**DIRECTIONS FOR THIS TASK**
Each entry is to be retyped exactly as it stands.

*** RECORDS TO PROCESS ***

===== src/rtl/ex_muldiv_unit.sv =====
`default_nettype none
// +----------------------------------------------------------------------------+
// | Module      : ex_muldiv_unit                                               |
// | Description : Iterative RV32M multiply/divide unit for the EX stage.        |
// |               32-cycle shift-add multiply and restoring divide, with a      |
// |               combinational stall to hold ID/EX and a one-cycle done slot.  |
// | Config      : define MULDIV_DIV_EN to include the divider datapath; when it |
// |               is absent, DIV/DIVU/REM/REMU finish at once with err_o=1.     |
// | Revision    : 1.0 - initial release                                         |
// +----------------------------------------------------------------------------+
module ex_muldiv_unit (
  input  logic        clk_i,
  input  logic        rst_i,
  input  logic        valid_i,
  input  logic [2:0]  funct3_i,
  input  logic [31:0] op1_i,
  input  logic [31:0] op2_i,
  input  logic [4:0]  rd_i,
  input  logic        flush_i,
  output logic        stall_o,
  output logic        done_o,
  output logic [31:0] result_o,
  output logic [4:0]  rd_o,
  output logic        err_o
);

  typedef enum logic [1:0] {
    ST_IDLE = 2'd0,
    ST_RUN  = 2'd1,
    ST_DONE = 2'd2
  } state_t;

  state_t      state_q, state_d;
  logic [4:0]  count_q, count_d;
  logic [2:0]  funct3_q, funct3_d;
  logic        sign_q, sign_d;
  // hi: product upper half / partial remainder
  // lo: multiplier + product lower half / dividend shifting into quotient
  // b : multiplicand / divisor magnitude
  logic [31:0] hi_q, hi_d;
  logic [31:0] lo_q, lo_d;
  logic [31:0] b_q, b_d;
  logic        done_q, done_d;
  logic        err_q, err_d;
  logic [31:0] result_q, result_d;
  logic [4:0]  rd_q, rd_d;

  // Operand signedness and result sign for the op presented in ID/EX
  logic        op1_signed, op2_signed, res_sign;
  logic [31:0] mag1, mag2;

  // Classify the incoming op and take operand magnitudes
  always_comb begin
    op1_signed = 1'b0;
    op2_signed = 1'b0;
    res_sign   = 1'b0;
    case (funct3_i)
      3'b000, 3'b001, 3'b100: begin
        op1_signed = 1'b1;
        op2_signed = 1'b1;
        res_sign   = op1_i[31] ^ op2_i[31];
      end
      3'b010: begin
        op1_signed = 1'b1;
        res_sign   = op1_i[31];
      end
      3'b110: begin
        op1_signed = 1'b1;
        op2_signed = 1'b1;
        res_sign   = op1_i[31];
      end
      default: begin
        op1_signed = 1'b0;
        op2_signed = 1'b0;
        res_sign   = 1'b0;
      end
    endcase
    mag1 = (op1_signed && op1_i[31]) ? (~op1_i + 32'd1) : op1_i;
    mag2 = (op2_signed && op2_i[31]) ? (~op2_i + 32'd1) : op2_i;
  end

  // One shift-add multiply step and the final sign-corrected product
  logic [32:0] mul_sum;
  logic [31:0] mul_hi, mul_lo;
  logic [63:0] prod_fix;
  logic [31:0] mul_res;

  always_comb begin
    mul_sum  = {1'b0, hi_q} + {1'b0, (lo_q[0] ? b_q : 32'd0)};
    mul_hi   = mul_sum[32:1];
    mul_lo   = {mul_sum[0], lo_q[31:1]};
    prod_fix = sign_q ? (~{mul_hi, mul_lo} + 64'd1) : {mul_hi, mul_lo};
    mul_res  = (funct3_q == 3'b000) ? prod_fix[31:0] : prod_fix[63:32];
  end

`ifdef MULDIV_DIV_EN
  // One restoring-divide step and the final sign-corrected quotient/remainder
  logic [32:0] div_shift, div_diff;
  logic        div_ge;
  logic [31:0] div_hi, div_lo, div_sel, div_res;

  always_comb begin
    div_shift = {hi_q, lo_q[31]};
    div_diff  = div_shift - {1'b0, b_q};
    div_ge    = ~div_diff[32];
    div_hi    = div_ge ? div_diff[31:0] : div_shift[31:0];
    div_lo    = {lo_q[30:0], div_ge};
    div_sel   = funct3_q[1] ? div_hi : div_lo;
    div_res   = sign_q ? (~div_sel + 32'd1) : div_sel;
  end
`endif

  // Select step and final result by op class
  logic [31:0] step_hi, step_lo, final_res;

  always_comb begin
`ifdef MULDIV_DIV_EN
    step_hi   = funct3_q[2] ? div_hi  : mul_hi;
    step_lo   = funct3_q[2] ? div_lo  : mul_lo;
    final_res = funct3_q[2] ? div_res : mul_res;
`else
    step_hi   = mul_hi;
    step_lo   = mul_lo;
    final_res = mul_res;
`endif
  end

  // Ops that finish without iterating, and their results
  logic        special;
  logic        special_err;
  logic [31:0] special_res;

  always_comb begin
    special     = 1'b0;
    special_err = 1'b0;
    special_res = 32'd0;
`ifdef MULDIV_DIV_EN
    if (funct3_i[2] && (op2_i == 32'd0)) begin
      special     = 1'b1;
      special_res = funct3_i[1] ? op1_i : 32'hFFFF_FFFF;
    end else if (funct3_i[2] && !funct3_i[0] &&
                 (op1_i == 32'h8000_0000) && (op2_i == 32'hFFFF_FFFF)) begin
      special     = 1'b1;
      special_res = funct3_i[1] ? 32'd0 : 32'h8000_0000;
    end
`else
    if (funct3_i[2]) begin
      special     = 1'b1;
      special_err = 1'b1;
      special_res = 32'd0;
    end
`endif
  end

  // Next-state and datapath update; flush wins over everything else
  always_comb begin
    state_d  = state_q;
    count_d  = count_q;
    funct3_d = funct3_q;
    sign_d   = sign_q;
    hi_d     = hi_q;
    lo_d     = lo_q;
    b_d      = b_q;
    done_d   = 1'b0;
    err_d    = err_q;
    result_d = result_q;
    rd_d     = rd_q;
    if (flush_i) begin
      state_d = ST_IDLE;
    end else begin
      case (state_q)
        ST_IDLE: begin
          if (valid_i) begin
            funct3_d = funct3_i;
            rd_d     = rd_i;
            sign_d   = res_sign;
            hi_d     = 32'd0;
            lo_d     = mag1;
            b_d      = mag2;
            count_d  = 5'd0;
            err_d    = 1'b0;
            if (special) begin
              state_d  = ST_DONE;
              done_d   = 1'b1;
              result_d = special_res;
              err_d    = special_err;
            end else begin
              state_d = ST_RUN;
            end
          end
        end
        ST_RUN: begin
          hi_d    = step_hi;
          lo_d    = step_lo;
          count_d = count_q + 5'd1;
          if (count_q == 5'd31) begin
            state_d  = ST_DONE;
            done_d   = 1'b1;
            result_d = final_res;
          end
        end
        default: begin
          // Same instruction still sits in ID/EX here, so valid_i is ignored
          state_d = ST_IDLE;
        end
      endcase
    end
  end

  // State and output registers with asynchronous reset
  always_ff @(posedge clk_i or posedge rst_i) begin
    if (rst_i) begin
      state_q  <= ST_IDLE;
      count_q  <= 5'd0;
      funct3_q <= 3'd0;
      sign_q   <= 1'b0;
      hi_q     <= 32'd0;
      lo_q     <= 32'd0;
      b_q      <= 32'd0;
      done_q   <= 1'b0;
      err_q    <= 1'b0;
      result_q <= 32'd0;
      rd_q     <= 5'd0;
    end else begin
      state_q  <= state_d;
      count_q  <= count_d;
      funct3_q <= funct3_d;
      sign_q   <= sign_d;
      hi_q     <= hi_d;
      lo_q     <= lo_d;
      b_q      <= b_d;
      done_q   <= done_d;
      err_q    <= err_d;
      result_q <= result_d;
      rd_q     <= rd_d;
    end
  end

  assign stall_o  = ((state_q == ST_IDLE) & valid_i & ~flush_i) |
                    ((state_q == ST_RUN) & ~flush_i);
  assign done_o   = done_q;
  assign err_o    = err_q;
  assign result_o = result_q;
  assign rd_o     = rd_q;

endmodule
`default_nettype wire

*** End of RECORDS TO PROCESS ***

**TASK RESULT**
===== src/rtl/ex_muldiv_unit.sv =====
`default_nettype none
// +----------------------------------------------------------------------------+
// | Module      : ex_muldiv_unit                                               |
// | Description : Iterative RV32M multiply/divide unit for the EX stage.        |
// |               32-cycle shift-add multiply and restoring divide, with a      |
// |               combinational stall to hold ID/EX and a one-cycle done slot.  |
// | Config      : define MULDIV_DIV_EN to include the divider datapath; when it |
// |               is absent, DIV/DIVU/REM/REMU finish at once with err_o=1.     |
// | Revision    : 1.0 - initial release                                         |
// +----------------------------------------------------------------------------+
module ex_muldiv_unit (
  input  logic        clk_i,
  input  logic        rst_i,
  input  logic        valid_i,
  input  logic [2:0]  funct3_i,
  input  logic [31:0] op1_i,
  input  logic [31:0] op2_i,
  input  logic [4:0]  rd_i,
  input  logic        flush_i,
  output logic        stall_o,
  output logic        done_o,
  output logic [31:0] result_o,
  output logic [4:0]  rd_o,
  output logic        err_o
);

  typedef enum logic [1:0] {
    ST_IDLE = 2'd0,
    ST_RUN  = 2'd1,
    ST_DONE = 2'd2
  } state_t;

  state_t      state_q, state_d;
  logic [4:0]  count_q, count_d;
  logic [2:0]  funct3_q, funct3_d;
  logic        sign_q, sign_d;
  // hi: product upper half / partial remainder
  // lo: multiplier + product lower half / dividend shifting into quotient
  // b : multiplicand / divisor magnitude
  logic [31:0] hi_q, hi_d;
  logic [31:0] lo_q, lo_d;
  logic [31:0] b_q, b_d;
  logic        done_q, done_d;
  logic        err_q, err_d;
  logic [31:0] result_q, result_d;
  logic [4:0]  rd_q, rd_d;

  // Operand signedness and result sign for the op presented in ID/EX
  logic        op1_signed, op2_signed, res_sign;
  logic [31:0] mag1, mag2;

  // Classify the incoming op and take operand magnitudes
  always_comb begin
    op1_signed = 1'b0;
    op2_signed = 1'b0;
    res_sign   = 1'b0;
    case (funct3_i)
      3'b000, 3'b001, 3'b100: begin
        op1_signed = 1'b1;
        op2_signed = 1'b1;
        res_sign   = op1_i[31] ^ op2_i[31];
      end
      3'b010: begin
        op1_signed = 1'b1;
        res_sign   = op1_i[31];
      end
      3'b110: begin
        op1_signed = 1'b1;
        op2_signed = 1'b1;
        res_sign   = op1_i[31];
      end
      default: begin
        op1_signed = 1'b0;
        op2_signed = 1'b0;
        res_sign   = 1'b0;
      end
    endcase
    mag1 = (op1_signed && op1_i[31]) ? (~op1_i + 32'd1) : op1_i;
    mag2 = (op2_signed && op2_i[31]) ? (~op2_i + 32'd1) : op2_i;
  end

  // One shift-add multiply step and the final sign-corrected product
  logic [32:0] mul_sum;
  logic [31:0] mul_hi, mul_lo;
  logic [63:0] prod_fix;
  logic [31:0] mul_res;

  always_comb begin
    mul_sum  = {1'b0, hi_q} + {1'b0, (lo_q[0] ? b_q : 32'd0)};
    mul_hi   = mul_sum[32:1];
    mul_lo   = {mul_sum[0], lo_q[31:1]};
    prod_fix = sign_q ? (~{mul_hi, mul_lo} + 64'd1) : {mul_hi, mul_lo};
    mul_res  = (funct3_q == 3'b000) ? prod_fix[31:0] : prod_fix[63:32];
  end

`ifdef MULDIV_DIV_EN
  // One restoring-divide step and the final sign-corrected quotient/remainder
  logic [32:0] div_shift, div_diff;
  logic        div_ge;
  logic [31:0] div_hi, div_lo, div_sel, div_res;

  always_comb begin
    div_shift = {hi_q, lo_q[31]};
    div_diff  = div_shift - {1'b0, b_q};
    div_ge    = ~div_diff[32];
    div_hi    = div_ge ? div_diff[31:0] : div_shift[31:0];
    div_lo    = {lo_q[30:0], div_ge};
    div_sel   = funct3_q[1] ? div_hi : div_lo;
    div_res   = sign_q ? (~div_sel + 32'd1) : div_sel;
  end
`endif

  // Select step and final result by op class
  logic [31:0] step_hi, step_lo, final_res;

  always_comb begin
`ifdef MULDIV_DIV_EN
    step_hi   = funct3_q[2] ? div_hi  : mul_hi;
    step_lo   = funct3_q[2] ? div_lo  : mul_lo;
    final_res = funct3_q[2] ? div_res : mul_res;
`else
    step_hi   = mul_hi;
    step_lo   = mul_lo;
    final_res = mul_res;
`endif
  end

  // Ops that finish without iterating, and their results
  logic        special;
  logic        special_err;
  logic [31:0] special_res;

  always_comb begin
    special     = 1'b0;
    special_err = 1'b0;
    special_res = 32'd0;
`ifdef MULDIV_DIV_EN
    if (funct3_i[2] && (op2_i == 32'd0)) begin
      special     = 1'b1;
      special_res = funct3_i[1] ? op1_i : 32'hFFFF_FFFF;
    end else if (funct3_i[2] && !funct3_i[0] &&
                 (op1_i == 32'h8000_0000) && (op2_i == 32'hFFFF_FFFF)) begin
      special     = 1'b1;
      special_res = funct3_i[1] ? 32'd0 : 32'h8000_0000;
    end
`else
    if (funct3_i[2]) begin
      special     = 1'b1;
      special_err = 1'b1;
      special_res = 32'd0;
    end
`endif
  end

  // Next-state and datapath update; flush wins over everything else
  always_comb begin
    state_d  = state_q;
    count_d  = count_q;
    funct3_d = funct3_q;
    sign_d   = sign_q;
    hi_d     = hi_q;
    lo_d     = lo_q;
    b_d      = b_q;
    done_d   = 1'b0;
    err_d    = err_q;
    result_d = result_q;
    rd_d     = rd_q;
    if (flush_i) begin
      state_d = ST_IDLE;
    end else begin
      case (state_q)
        ST_IDLE: begin
          if (valid_i) begin
            funct3_d = funct3_i;
            rd_d     = rd_i;
            sign_d   = res_sign;
            hi_d     = 32'd0;
            lo_d     = mag1;
            b_d      = mag2;
            count_d  = 5'd0;
            err_d    = 1'b0;
            if (special) begin
              state_d  = ST_DONE;
              done_d   = 1'b1;
              result_d = special_res;
              err_d    = special_err;
            end else begin
              state_d = ST_RUN;
            end
          end
        end
        ST_RUN: begin
          hi_d    = step_hi;
          lo_d    = step_lo;
          count_d = count_q + 5'd1;
          if (count_q == 5'd31) begin
            state_d  = ST_DONE;
            done_d   = 1'b1;
            result_d = final_res;
          end
        end
        default: begin
          // Same instruction still sits in ID/EX here, so valid_i is ignored
          state_d = ST_IDLE;
        end
      endcase
    end
  end

  // State and output registers with asynchronous reset
  always_ff @(posedge clk_i or posedge rst_i) begin
    if (rst_i) begin
      state_q  <= ST_IDLE;
      count_q  <= 5'd0;
      funct3_q <= 3'd0;
      sign_q   <= 1'b0;
      hi_q     <= 32'd0;
      lo_q     <= 32'd0;
      b_q      <= 32'd0;
      done_q   <= 1'b0;
      err_q    <= 1'b0;
      result_q <= 32'd0;
      rd_q     <= 5'd0;
    end else begin
      state_q  <= state_d;
      count_q  <= count_d;
      funct3_q <= funct3_d;
      sign_q   <= sign_d;
      hi_q     <= hi_d;
      lo_q     <= lo_d;
      b_q      <= b_d;
      done_q   <= done_d;
      err_q    <= err_d;
      result_q <= result_d;
      rd_q     <= rd_d;
    end
  end

  assign stall_o  = ((state_q == ST_IDLE) & valid_i & ~flush_i) |
                    ((state_q == ST_RUN) & ~flush_i);
  assign done_o   = done_q;
  assign err_o    = err_q;
  assign result_o = result_q;
  assign rd_o     = rd_q;

endmodule
`default_nettype wire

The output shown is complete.